*What you should do*: Filter out every line below that lacks "data", and copy the rest.

*Records for the exercise*:

`src/udp_defs.svh`:
```
`ifndef UDP_DEFS_SVH
`define UDP_DEFS_SVH

// ethernet ii type for an ipv4 payload.
`define UDP_ETHERTYPE_IPV4 16'h0800

// ipv4 header, no options.
`define UDP_IP_VERSION 4'd4
`define UDP_IP_PROTO_UDP 8'h11

// udp header: ports, length and checksum.
`define UDP_HDR_BYTES 8

// payload buffer, depth is a power of two.
`define UDP_FIFO_DEPTH 128
`define UDP_FIFO_AW 7

`endif

```
`src/udp_pkg.sv`:
```
package udp_pkg;

    // one byte on the stream with its frame markers.
    typedef struct packed {
        logic [7:0] data;
        logic       sof;
        logic       eof;
    } stream_beat_t;

    // header fields in wire order.
    typedef enum logic [4:0] {
        eth_dst,
        eth_src,
        eth_type,
        ip_ver_ihl,
        ip_tos,
        ip_len,
        ip_id,
        ip_flags,
        ip_ttl,
        ip_proto,
        ip_csum,
        ip_src,
        ip_dst,
        udp_src,
        udp_dst,
        udp_len,
        udp_csum
    } field_e;

    typedef struct packed {
        logic        valid;
        logic [15:0] word;
    } csum_word_t;

    typedef struct packed {
        logic [15:0] udp_length;
        logic [15:0] udp_checksum;
        logic        field_done;  // last byte of the current field.
        logic        reject;
    } hdr_result_t;

    typedef enum logic [2:0] {
        st_wait_sof,
        st_header,
        st_payload,
        st_verdict,
        st_drain
    } parse_state_e;

endpackage

```
`src/payload_fifo.sv`:
```
`timescale 1ns/1ps
`include "udp_defs.svh"

module payload_fifo (
    input  logic                  clock,
    input  logic                  reset,
    input  logic                  clear,
    input  logic                  wr_en,
    input  udp_pkg::stream_beat_t wr_beat,
    output logic                  full,
    input  logic                  rd_en,
    output udp_pkg::stream_beat_t rd_beat,
    output logic                  empty
);

    udp_pkg::stream_beat_t   mem [`UDP_FIFO_DEPTH];
    logic [`UDP_FIFO_AW-1:0] wr_ptr;
    logic [`UDP_FIFO_AW-1:0] rd_ptr;
    logic [`UDP_FIFO_AW:0]   count;
    logic                    first_pending;
    logic                    do_wr;
    logic                    do_rd;
    udp_pkg::stream_beat_t   wr_entry;

    assign full    = count[`UDP_FIFO_AW];  // count equals depth.
    assign empty   = count == '0;
    assign do_wr   = wr_en && !full;
    assign do_rd   = rd_en && !empty;
    assign rd_beat = mem[rd_ptr];

    // first beat since the last clear carries sof.
    always_comb begin
        wr_entry     = wr_beat;
        wr_entry.sof = wr_beat.sof || first_pending;
    end

    always_ff @(posedge clock or posedge reset) begin
        if (reset) begin
            wr_ptr        <= '0;
            rd_ptr        <= '0;
            count         <= '0;
            first_pending <= 1'b1;
        end else if (clear) begin
            wr_ptr        <= '0;
            rd_ptr        <= '0;
            count         <= '0;
            first_pending <= 1'b1;
        end else begin
            if (do_wr) begin
                wr_ptr        <= wr_ptr + 1'b1;
                first_pending <= 1'b0;
            end
            if (do_rd) begin
                rd_ptr <= rd_ptr + 1'b1;
            end
            case ({do_wr, do_rd})
                2'b10: count <= count + 1'b1;
                2'b01: count <= count - 1'b1;
                default: count <= count;
            endcase
        end
    end

    always_ff @(posedge clock) begin
        if (do_wr && !clear) begin
            mem[wr_ptr] <= wr_entry;
        end
    end

endmodule

```
`src/checksum_accum.sv`:
```
`timescale 1ns/1ps

module checksum_accum (
    input  logic                 clock,
    input  logic                 reset,
    input  udp_pkg::csum_word_t  csum_word,
    input  logic                 pay_take,
    input  logic [7:0]           pay_byte,
    input  logic                 pay_last,
    input  logic                 finish,
    input  udp_pkg::hdr_result_t hdr,
    output logic                 csum_ready,
    output logic                 csum_match
);

    logic [31:0] sum;
    logic [7:0]  hi_byte;
    logic        hi_pending;
    logic [15:0] pay_word;
    logic        pay_word_valid;
    logic [31:0] hdr_add;
    logic [31:0] pay_add;
    logic        restart;

    // verdict taken or header rejected, so the next frame starts from zero.
    assign restart = (finish && csum_ready) || hdr.reject;

    always_comb begin
        pay_word       = {hi_byte, pay_byte};
        pay_word_valid = 1'b0;
        if (pay_take) begin
            if (hi_pending) begin
                pay_word_valid = 1'b1;
            end else if (pay_last) begin
                pay_word       = {pay_byte, 8'h00};  // odd length, zero low byte.
                pay_word_valid = 1'b1;
            end
        end
    end

    assign hdr_add = csum_word.valid ? {16'h0000, csum_word.word} : 32'h0;
    assign pay_add = pay_word_valid ? {16'h0000, pay_word} : 32'h0;

    assign csum_ready = finish && (sum[31:16] == 16'h0000);
    assign csum_match = csum_ready && (~sum[15:0] == hdr.udp_checksum);

    always_ff @(posedge clock or posedge reset) begin
        if (reset) begin
            sum        <= '0;
            hi_pending <= 1'b0;
        end else if (restart) begin
            sum        <= '0;
            hi_pending <= 1'b0;
        end else if (finish) begin
            sum <= {16'h0000, sum[31:16]} + {16'h0000, sum[15:0]};  // end-around carry.
        end else begin
            sum <= sum + hdr_add + pay_add;
            if (pay_take) begin
                hi_pending <= !hi_pending && !pay_last;
            end
        end
    end

    always_ff @(posedge clock) begin
        if (pay_take && !hi_pending) begin
            hi_byte <= pay_byte;
        end
    end

endmodule

```
`src/header_capture.sv`:
```
`timescale 1ns/1ps
`include "udp_defs.svh"

module header_capture (
    input  logic                 clock,
    input  logic                 reset,
    input  udp_pkg::field_e      field,
    input  logic                 byte_take,
    input  logic [7:0]           byte_in,
    output udp_pkg::hdr_result_t hdr,
    output udp_pkg::csum_word_t  csum_word
);

    logic [2:0]          byte_cnt;
    logic [15:0]         value;
    logic [15:0]         assembled;
    logic [15:0]         udp_length;
    logic [15:0]         udp_checksum;
    logic                last;
    logic                bad;
    udp_pkg::csum_word_t word_next;

    function automatic logic [2:0] field_bytes(input udp_pkg::field_e f);
        case (f)
            udp_pkg::eth_dst, udp_pkg::eth_src: field_bytes = 3'd6;
            udp_pkg::ip_src, udp_pkg::ip_dst: field_bytes = 3'd4;
            udp_pkg::ip_ver_ihl, udp_pkg::ip_tos: field_bytes = 3'd1;
            udp_pkg::ip_ttl, udp_pkg::ip_proto: field_bytes = 3'd1;
            default: field_bytes = 3'd2;
        endcase
    endfunction

    assign assembled = {value[7:0], byte_in};  // big endian with the newest byte lowest.
    assign last = byte_take && (byte_cnt == field_bytes(field) - 3'd1);

    always_comb begin
        case (field)
            udp_pkg::eth_type: bad = assembled[15:0] != `UDP_ETHERTYPE_IPV4;
            udp_pkg::ip_ver_ihl: bad = byte_in[7:4] != `UDP_IP_VERSION;
            udp_pkg::ip_ttl: bad = byte_in == 8'h00;
            udp_pkg::ip_proto: bad = byte_in != `UDP_IP_PROTO_UDP;
            // payload must be non-empty and fit the buffer.
            udp_pkg::udp_len: bad = (assembled[15:0] <= 16'(`UDP_HDR_BYTES)) ||
                (assembled[15:0] > 16'(`UDP_HDR_BYTES + `UDP_FIFO_DEPTH));
            default: bad = 1'b0;
        endcase
    end

    always_comb begin
        hdr.udp_length   = udp_length;
        hdr.udp_checksum = udp_checksum;
        hdr.field_done   = last;
        hdr.reject       = last && bad;
    end

    // pseudo-header and udp header words without the checksum field.
    always_comb begin
        word_next = '0;
        if (byte_take) begin
            case (field)
                udp_pkg::ip_src, udp_pkg::ip_dst: begin
                    word_next.valid = byte_cnt[0];
                    word_next.word  = assembled[15:0];
                end
                udp_pkg::udp_src, udp_pkg::udp_dst, udp_pkg::udp_len: begin
                    word_next.valid = last && !bad;
                    word_next.word  = assembled[15:0];
                end
                udp_pkg::ip_proto: begin
                    word_next.valid = last && !bad;
                    word_next.word  = {8'h00, byte_in};
                end
                udp_pkg::udp_csum: begin
                    word_next.valid = byte_cnt == 3'd0;  // length again for the pseudo-header.
                    word_next.word  = udp_length;
                end
                default: word_next = '0;
            endcase
        end
    end

    always_ff @(posedge clock or posedge reset) begin
        if (reset) begin
            byte_cnt  <= '0;
            csum_word <= '0;
        end else begin
            csum_word <= word_next;
            if (byte_take) begin
                byte_cnt <= last ? 3'd0 : byte_cnt + 3'd1;
            end
        end
    end

    always_ff @(posedge clock) begin
        if (byte_take) begin
            value <= assembled;
        end
        if (last && field == udp_pkg::udp_len) begin
            udp_length <= assembled[15:0];
        end
        if (last && field == udp_pkg::udp_csum) begin
            udp_checksum <= assembled[15:0];
        end
    end

endmodule

```
`src/parse_control.sv`:
```
`timescale 1ns/1ps
`include "udp_defs.svh"

module parse_control (
    input  logic                  clock,
    input  logic                  reset,
    input  udp_pkg::stream_beat_t in_beat,
    input  logic                  in_empty,
    output logic                  in_rd_en,
    output udp_pkg::field_e       field,
    output logic                  byte_take,
    input  udp_pkg::hdr_result_t  hdr,
    output logic                  pay_take,
    output logic                  pay_last,
    output logic                  finish,
    input  logic                  csum_ready,
    input  logic                  csum_match,
    output logic                  fifo_wr_en,
    input  logic                  fifo_full,
    input  logic                  fifo_empty,
    input  logic                  fifo_head_eof,
    output logic                  fifo_rd_en,
    output logic                  fifo_clear,
    input  logic                  out_full,
    output logic                  out_wr_en
);

    udp_pkg::parse_state_e state;
    udp_pkg::parse_state_e state_next;
    udp_pkg::field_e       field_next;
    logic [15:0]           remaining;
    logic [15:0]           remaining_next;

    always_ff @(posedge clock or posedge reset) begin
        if (reset) begin
            state     <= udp_pkg::st_wait_sof;
            field     <= udp_pkg::eth_dst;
            remaining <= '0;
        end else begin
            state     <= state_next;
            field     <= field_next;
            remaining <= remaining_next;
        end
    end

    always_comb begin
        state_next     = state;
        field_next     = field;
        remaining_next = remaining;
        in_rd_en       = 1'b0;
        byte_take      = 1'b0;
        pay_take       = 1'b0;
        pay_last       = 1'b0;
        finish         = 1'b0;
        fifo_wr_en     = 1'b0;
        fifo_rd_en     = 1'b0;
        fifo_clear     = 1'b0;
        out_wr_en      = 1'b0;
        case (state)
            udp_pkg::st_wait_sof: begin
                if (!in_empty) begin
                    if (in_beat.sof) begin
                        state_next = udp_pkg::st_header;  // sof byte is the first header byte.
                        field_next = udp_pkg::eth_dst;
                    end else begin
                        in_rd_en = 1'b1;  // discard.
                    end
                end
            end
            udp_pkg::st_header: begin
                byte_take = !in_empty;
                in_rd_en  = !in_empty;
                if (hdr.field_done) begin
                    if (hdr.reject) begin
                        fifo_clear = 1'b1;
                        state_next = udp_pkg::st_wait_sof;
                    end else if (field == udp_pkg::udp_csum) begin
                        remaining_next = hdr.udp_length - 16'(`UDP_HDR_BYTES);
                        state_next     = udp_pkg::st_payload;
                    end else begin
                        field_next = udp_pkg::field_e'(field + 5'd1);
                    end
                end
            end
            udp_pkg::st_payload: begin
                pay_take   = !in_empty && !fifo_full;
                pay_last   = pay_take && (remaining == 16'd1);
                in_rd_en   = pay_take;
                fifo_wr_en = pay_take;
                if (pay_take) begin
                    remaining_next = remaining - 16'd1;
                    if (pay_last) begin
                        state_next = udp_pkg::st_verdict;
                    end
                end
            end
            udp_pkg::st_verdict: begin
                finish = 1'b1;  // held until the sum is folded.
                if (csum_ready) begin
                    if (csum_match) begin
                        state_next = udp_pkg::st_drain;
                    end else begin
                        fifo_clear = 1'b1;
                        state_next = udp_pkg::st_wait_sof;
                    end
                end
            end
            udp_pkg::st_drain: begin
                out_wr_en  = !fifo_empty && !out_full;
                fifo_rd_en = out_wr_en;
                if (out_wr_en && fifo_head_eof) begin
                    fifo_clear = 1'b1;
                    state_next = udp_pkg::st_wait_sof;
                end
            end
            default: state_next = udp_pkg::st_wait_sof;
        endcase
    end

endmodule

```
`src/udp_parser_top.sv`:
```
`timescale 1ns/1ps

module udp_parser_top (
    input  logic                  clock,
    input  logic                  reset,
    input  udp_pkg::stream_beat_t in_beat,
    input  logic                  in_empty,
    output logic                  in_rd_en,
    output udp_pkg::stream_beat_t out_beat,
    output logic                  out_wr_en,
    output logic                  out_empty,
    input  logic                  out_full
);

    udp_pkg::field_e       field;
    udp_pkg::hdr_result_t  hdr;
    udp_pkg::csum_word_t   csum_word;
    udp_pkg::stream_beat_t fifo_wr_beat;
    logic                  byte_take;
    logic                  pay_take;
    logic                  pay_last;
    logic                  finish;
    logic                  csum_ready;
    logic                  csum_match;
    logic                  fifo_wr_en;
    logic                  fifo_full;
    logic                  fifo_empty;
    logic                  fifo_rd_en;
    logic                  fifo_clear;

    assign fifo_wr_beat = '{data: in_beat.data, sof: 1'b0, eof: pay_last};
    assign out_empty    = fifo_empty;

    parse_control parse_control_inst (
        .clock(clock),
        .reset(reset),
        .in_beat(in_beat),
        .in_empty(in_empty),
        .in_rd_en(in_rd_en),
        .field(field),
        .byte_take(byte_take),
        .hdr(hdr),
        .pay_take(pay_take),
        .pay_last(pay_last),
        .finish(finish),
        .csum_ready(csum_ready),
        .csum_match(csum_match),
        .fifo_wr_en(fifo_wr_en),
        .fifo_full(fifo_full),
        .fifo_empty(fifo_empty),
        .fifo_head_eof(out_beat.eof),
        .fifo_rd_en(fifo_rd_en),
        .fifo_clear(fifo_clear),
        .out_full(out_full),
        .out_wr_en(out_wr_en)
    );

    header_capture header_capture_inst (
        .clock(clock),
        .reset(reset),
        .field(field),
        .byte_take(byte_take),
        .byte_in(in_beat.data),
        .hdr(hdr),
        .csum_word(csum_word)
    );

    checksum_accum checksum_accum_inst (
        .clock(clock),
        .reset(reset),
        .csum_word(csum_word),
        .pay_take(pay_take),
        .pay_byte(in_beat.data),
        .pay_last(pay_last),
        .finish(finish),
        .hdr(hdr),
        .csum_ready(csum_ready),
        .csum_match(csum_match)
    );

    payload_fifo payload_fifo_inst (
        .clock(clock),
        .reset(reset),
        .clear(fifo_clear),
        .wr_en(fifo_wr_en),
        .wr_beat(fifo_wr_beat),
        .full(fifo_full),
        .rd_en(fifo_rd_en),
        .rd_beat(out_beat),
        .empty(fifo_empty)
    );

endmodule

```
<file path="config.mk">
export PLATFORM = sky130hd
export DESIGN_NAME = nabp_top
export DESIGN_NICKNAME = d
export VERILOG_FILES = /design/src/nabp_pkg.sv /design/src/nabp_filter_mapper.sv /design/src/nabp_line_buffer.sv /design/src/nabp_pe_array.sv /design/src/nabp_shifter.sv /design/src/nabp_state_control.sv /design/src/nabp_top.sv
export SDC_FILE = /design/constraint.sdc
export NUM_CORES = 1
export LEC_CHECK = 0
export BUFFER_PORTS_ARGS = -buffer_cell sky130_fd_sc_hd__buf_4
export CORE_UTILIZATION = 55
export DETAILED_ROUTE_END_ITERATION = 12
export PLACE_DENSITY = 0.75
export SLEW_MARGIN = 25
export SYNTH_ARGS = -nofsm -noshare
export SYNTH_HDL_FRONTEND = slang
export SYNTH_HIERARCHICAL = 1
export SYNTH_SLANG_ARGS = --single-unit
</file>
<file path="constraint.sdc">
create_clock -name clk -period 3.18 [get_ports clk]
set_input_delay 0.318 -clock clk [delete_from_list [all_inputs] [get_ports clk]]
set_output_delay 0.318 -clock clk [all_outputs]
set_load 0.01 [all_outputs]
</file>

*Written answer*:
        logic [7:0] data;
    assign fifo_wr_beat = '{data: in_beat.data, sof: 1'b0, eof: pay_last};
        .byte_in(in_beat.data),
        .pay_byte(in_beat.data),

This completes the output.